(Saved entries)
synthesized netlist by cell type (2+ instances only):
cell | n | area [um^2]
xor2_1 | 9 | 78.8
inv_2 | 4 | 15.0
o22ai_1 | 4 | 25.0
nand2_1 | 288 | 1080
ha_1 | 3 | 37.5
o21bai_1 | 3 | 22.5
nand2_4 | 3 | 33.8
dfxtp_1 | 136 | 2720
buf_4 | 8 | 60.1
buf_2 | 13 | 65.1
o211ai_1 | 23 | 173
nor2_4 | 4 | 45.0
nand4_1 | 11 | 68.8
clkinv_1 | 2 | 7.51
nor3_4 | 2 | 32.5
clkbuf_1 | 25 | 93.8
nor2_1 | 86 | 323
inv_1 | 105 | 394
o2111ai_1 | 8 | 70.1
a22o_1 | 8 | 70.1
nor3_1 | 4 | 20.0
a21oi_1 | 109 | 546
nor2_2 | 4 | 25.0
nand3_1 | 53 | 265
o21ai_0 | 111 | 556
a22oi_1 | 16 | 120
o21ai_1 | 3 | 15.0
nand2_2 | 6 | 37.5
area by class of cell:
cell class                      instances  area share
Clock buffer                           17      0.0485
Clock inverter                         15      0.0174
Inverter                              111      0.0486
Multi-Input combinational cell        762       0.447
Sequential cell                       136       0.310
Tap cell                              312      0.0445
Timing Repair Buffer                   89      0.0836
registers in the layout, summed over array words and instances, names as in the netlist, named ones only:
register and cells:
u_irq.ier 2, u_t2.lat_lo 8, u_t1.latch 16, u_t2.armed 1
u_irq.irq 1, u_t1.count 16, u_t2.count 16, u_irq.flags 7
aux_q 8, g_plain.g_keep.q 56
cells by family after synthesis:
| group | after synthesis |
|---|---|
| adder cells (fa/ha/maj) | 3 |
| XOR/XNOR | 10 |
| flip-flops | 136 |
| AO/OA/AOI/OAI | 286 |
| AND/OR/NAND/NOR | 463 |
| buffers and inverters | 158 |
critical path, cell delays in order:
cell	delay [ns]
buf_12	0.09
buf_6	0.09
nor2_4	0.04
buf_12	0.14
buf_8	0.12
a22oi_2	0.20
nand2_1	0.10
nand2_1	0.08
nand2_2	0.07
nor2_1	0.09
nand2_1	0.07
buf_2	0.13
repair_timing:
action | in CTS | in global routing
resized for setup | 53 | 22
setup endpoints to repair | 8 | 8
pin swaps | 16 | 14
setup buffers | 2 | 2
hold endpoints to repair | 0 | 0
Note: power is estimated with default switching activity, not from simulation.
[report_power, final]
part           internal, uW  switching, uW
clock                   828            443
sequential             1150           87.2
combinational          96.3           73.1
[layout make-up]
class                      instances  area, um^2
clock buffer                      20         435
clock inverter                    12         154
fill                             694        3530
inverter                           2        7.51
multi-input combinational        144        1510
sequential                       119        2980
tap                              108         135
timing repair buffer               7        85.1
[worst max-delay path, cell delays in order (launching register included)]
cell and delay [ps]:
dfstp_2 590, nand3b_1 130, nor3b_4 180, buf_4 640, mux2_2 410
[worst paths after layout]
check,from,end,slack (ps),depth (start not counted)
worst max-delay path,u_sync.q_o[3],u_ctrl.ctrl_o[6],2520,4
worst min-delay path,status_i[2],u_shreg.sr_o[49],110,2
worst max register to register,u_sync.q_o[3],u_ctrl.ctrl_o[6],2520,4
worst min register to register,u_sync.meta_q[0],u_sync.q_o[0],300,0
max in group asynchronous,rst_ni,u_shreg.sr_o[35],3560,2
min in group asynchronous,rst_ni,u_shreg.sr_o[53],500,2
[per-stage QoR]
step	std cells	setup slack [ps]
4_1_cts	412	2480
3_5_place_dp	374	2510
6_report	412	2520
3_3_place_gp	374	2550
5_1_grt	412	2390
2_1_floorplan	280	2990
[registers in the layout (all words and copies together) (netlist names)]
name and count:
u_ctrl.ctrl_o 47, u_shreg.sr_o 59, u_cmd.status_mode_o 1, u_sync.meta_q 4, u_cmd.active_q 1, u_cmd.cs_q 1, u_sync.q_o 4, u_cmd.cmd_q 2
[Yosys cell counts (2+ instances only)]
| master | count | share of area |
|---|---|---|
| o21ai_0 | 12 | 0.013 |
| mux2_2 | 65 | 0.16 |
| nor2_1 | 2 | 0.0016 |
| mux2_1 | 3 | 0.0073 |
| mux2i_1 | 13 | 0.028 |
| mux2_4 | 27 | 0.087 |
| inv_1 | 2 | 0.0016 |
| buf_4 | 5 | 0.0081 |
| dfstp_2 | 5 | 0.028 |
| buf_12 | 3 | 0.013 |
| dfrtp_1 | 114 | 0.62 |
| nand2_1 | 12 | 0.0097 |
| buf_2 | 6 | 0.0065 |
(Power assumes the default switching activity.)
`src/rtl/gpio_pkg.sv`:
```
package gpio_pkg;
    typedef enum logic [3:0] {
        REG_NONE, REG_OUT, REG_DIR, REG_IN, REG_LVL,
        REG_FLAG, REG_MASK, REG_SNAP, REG_EN, REG_OWN
    } reg_kind_e;

    typedef enum logic {
        FLG_IDLE = 1'b0,
        FLG_PEND = 1'b1
    } flag_state_e;
endpackage

```
`src/rtl/gpio_sync.sv`:
```
module gpio_sync #(
    parameter int W      = 32,
    parameter int STAGES = 2
) (
    input  logic         clk,
    input  logic         rst_n,
    input  logic [W-1:0] din,
    output logic [W-1:0] dout
);
    logic [W-1:0] stg [STAGES];

    always_ff @(posedge clk or negedge rst_n) begin
        if (!rst_n) begin
            for (int k = 0; k < STAGES; k++) stg[k] <= '0;
        end else begin
            stg[0] <= din;
            for (int k = 1; k < STAGES; k++) stg[k] <= stg[k-1];
        end
    end

    assign dout = stg[STAGES-1];
endmodule

```
`src/rtl/gpio_decode.sv`:
```
module gpio_decode
    import gpio_pkg::*;
#(
    parameter int AW = 8
) (
    input  logic [AW-1:0] addr,
    output reg_kind_e     kind,
    output logic          restr
);
    always_comb begin
        kind  = REG_NONE;
        restr = 1'b0;
        if (addr[1:0] == 2'b00 && addr[AW-1:6] == '0) begin
            unique case (addr[5:2])
                4'd0:  begin kind = REG_OUT;  restr = 1'b1; end
                4'd1:  begin kind = REG_DIR;  restr = 1'b1; end
                4'd2:  begin kind = REG_IN;   restr = 1'b1; end
                4'd3:  begin kind = REG_LVL;  restr = 1'b1; end
                4'd4:  begin kind = REG_FLAG; restr = 1'b1; end
                4'd5:  begin kind = REG_MASK; restr = 1'b1; end
                4'd6:  begin kind = REG_SNAP; restr = 1'b1; end
                4'd7:  kind = REG_EN;
                4'd8:  kind = REG_OUT;
                4'd9:  kind = REG_DIR;
                4'd10: kind = REG_IN;
                4'd11: kind = REG_LVL;
                4'd12: kind = REG_FLAG;
                4'd13: kind = REG_MASK;
                4'd14: kind = REG_SNAP;
                4'd15: kind = REG_OWN;
            endcase
        end
    end
endmodule

```
`src/rtl/gpio_flag_bank.sv`:
```
module gpio_flag_bank
    import gpio_pkg::*;
#(
    parameter int PINS = 32
) (
    input  logic            clk,
    input  logic            rst_n,
    input  logic [PINS-1:0] trig,
    input  logic [PINS-1:0] clr,
    output logic [PINS-1:0] flag,
    output logic            any_rise
);
    logic [PINS-1:0] rise_v;

    for (genvar i = 0; i < PINS; i++) begin : g_pin
        flag_state_e st_q, st_d;

        always_ff @(posedge clk or negedge rst_n) begin
            if (!rst_n) st_q <= FLG_IDLE;
            else        st_q <= st_d;
        end

        always_comb begin
            st_d = st_q;
            unique case (st_q)
                FLG_IDLE: if (trig[i])            st_d = FLG_PEND;
                FLG_PEND: if (clr[i] && !trig[i]) st_d = FLG_IDLE;
            endcase
        end

        assign flag[i]   = (st_q == FLG_PEND);
        assign rise_v[i] = (st_q == FLG_IDLE) && trig[i];

        // a pin still at its level keeps its flag pending
        a_r5_flag_stuck: assert property (@(posedge clk) disable iff (!rst_n)
            trig[i] |=> (st_q == FLG_PEND));
        // a pending flag only leaves through a clear request
        a_r4_flag_sticky: assert property (@(posedge clk) disable iff (!rst_n)
            (st_q == FLG_PEND && !clr[i]) |=> (st_q == FLG_PEND));
    end

    assign any_rise = |rise_v;
endmodule

```
`src/rtl/gpio_dual_view.sv`:
```
module gpio_dual_view
    import gpio_pkg::*;
#(
    parameter int PINS        = 32,
    parameter int DW          = 32,
    parameter int AW          = 8,
    parameter int SYNC_STAGES = 2
) (
    input  logic            clk,
    input  logic            rst_n,
    input  logic            bus_sel,
    input  logic            bus_we,
    input  logic [AW-1:0]   bus_addr,
    input  logic [DW-1:0]   bus_wdata,
    output logic [DW-1:0]   bus_rdata,
    input  logic [PINS-1:0] pin_in,
    output logic [PINS-1:0] pin_oe,
    output logic [PINS-1:0] pin_out,
    output logic            irq_priv,
    output logic            irq_restr
);
    localparam logic [PINS-1:0] ALL_ONES = {PINS{1'b1}};

    reg_kind_e       kind;
    logic            restr;
    logic            wr;
    logic [PINS-1:0] wd, wmask, trig, clr, flag, in_s, raw, vis;
    logic [PINS-1:0] out_q, dir_q, lvl_q, mask_q, en_q, own_q, snap_q;
    logic            any_rise;

    function automatic logic [PINS-1:0] merge(input logic [PINS-1:0] old_v,
                                              input logic [PINS-1:0] new_v,
                                              input logic [PINS-1:0] m);
        return (old_v & ~m) | (new_v & m);
    endfunction

    gpio_decode #(.AW(AW)) u_dec (
        .addr  (bus_addr),
        .kind  (kind),
        .restr (restr)
    );

    gpio_sync #(.W(PINS), .STAGES(SYNC_STAGES)) u_sync (
        .clk   (clk),
        .rst_n (rst_n),
        .din   (pin_in),
        .dout  (in_s)
    );

    assign wr    = bus_sel && bus_we;
    assign wd    = bus_wdata[PINS-1:0];
    assign wmask = restr ? own_q : ~own_q;
    assign trig  = ~(in_s ^ lvl_q) & en_q;
    assign clr   = (wr && kind == REG_FLAG) ? (wd & wmask) : '0;

    gpio_flag_bank #(.PINS(PINS)) u_flags (
        .clk      (clk),
        .rst_n    (rst_n),
        .trig     (trig),
        .clr      (clr),
        .flag     (flag),
        .any_rise (any_rise)
    );

    always_ff @(posedge clk or negedge rst_n) begin
        if (!rst_n) begin
            out_q  <= '0;
            dir_q  <= '0;
            lvl_q  <= ALL_ONES;
            mask_q <= '0;
            en_q   <= ALL_ONES;
            own_q  <= '0;
            snap_q <= '0;
        end else begin
            if (any_rise) snap_q <= in_s;
            if (wr) begin
                unique case (kind)
                    REG_OUT:  out_q  <= merge(out_q,  wd, wmask);
                    REG_DIR:  dir_q  <= merge(dir_q,  wd, wmask);
                    REG_LVL:  lvl_q  <= merge(lvl_q,  wd, wmask);
                    REG_MASK: mask_q <= merge(mask_q, wd, wmask);
                    REG_EN:   en_q   <= wd;
                    REG_OWN:  own_q  <= wd;
                    default:  ;
                endcase
            end
        end
    end

    always_comb begin
        unique case (kind)
            REG_OUT:  raw = out_q;
            REG_DIR:  raw = dir_q;
            REG_IN:   raw = in_s;
            REG_LVL:  raw = lvl_q;
            REG_FLAG: raw = flag;
            REG_MASK: raw = mask_q;
            REG_SNAP: raw = snap_q;
            REG_EN:   raw = en_q;
            REG_OWN:  raw = own_q;
            default:  raw = '0;
        endcase
        vis = restr ? (raw & own_q) : raw;
        bus_rdata = '0;
        bus_rdata[PINS-1:0] = vis;
    end

    assign pin_oe    = dir_q & en_q;
    assign pin_out   = out_q & pin_oe;
    assign irq_priv  = |(mask_q & flag & ~own_q);
    assign irq_restr = |(mask_q & flag & own_q);

    // privileged writes leave owned OUT bits alone
    a_r8_priv_skips_owned: assert property (@(posedge clk) disable iff (!rst_n)
        (wr && !restr && kind == REG_OUT) |=> (((out_q ^ $past(out_q)) & $past(own_q)) == '0));
    // restricted writes leave unowned DIR bits alone
    a_r7_restr_skips_unowned: assert property (@(posedge clk) disable iff (!rst_n)
        (wr && restr && kind == REG_DIR) |=> (((dir_q ^ $past(dir_q)) & ~$past(own_q)) == '0));
    // the restricted line needs at least one owned pin
    a_r6_restr_needs_owner: assert property (@(posedge clk) disable iff (!rst_n)
        irq_restr |-> (own_q != '0));
    // the snapshot holds unless a flag rises
    a_r11_snap_hold: assert property (@(posedge clk) disable iff (!rst_n)
        !any_rise |=> $stable(snap_q));
    // a write to IN changes no stored register
    a_r3_in_write_inert: assert property (@(posedge clk) disable iff (!rst_n)
        (wr && kind == REG_IN) |=> ($stable(out_q) && $stable(dir_q) && $stable(own_q)));
endmodule

```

● INSTRUCTIONS TO FOLLOW
Gather all lines of the records that include the word "words".

● SOLUTION BELOW
registers in the layout, summed over array words and instances, names as in the netlist, named ones only:
[registers in the layout (all words and copies together) (netlist names)]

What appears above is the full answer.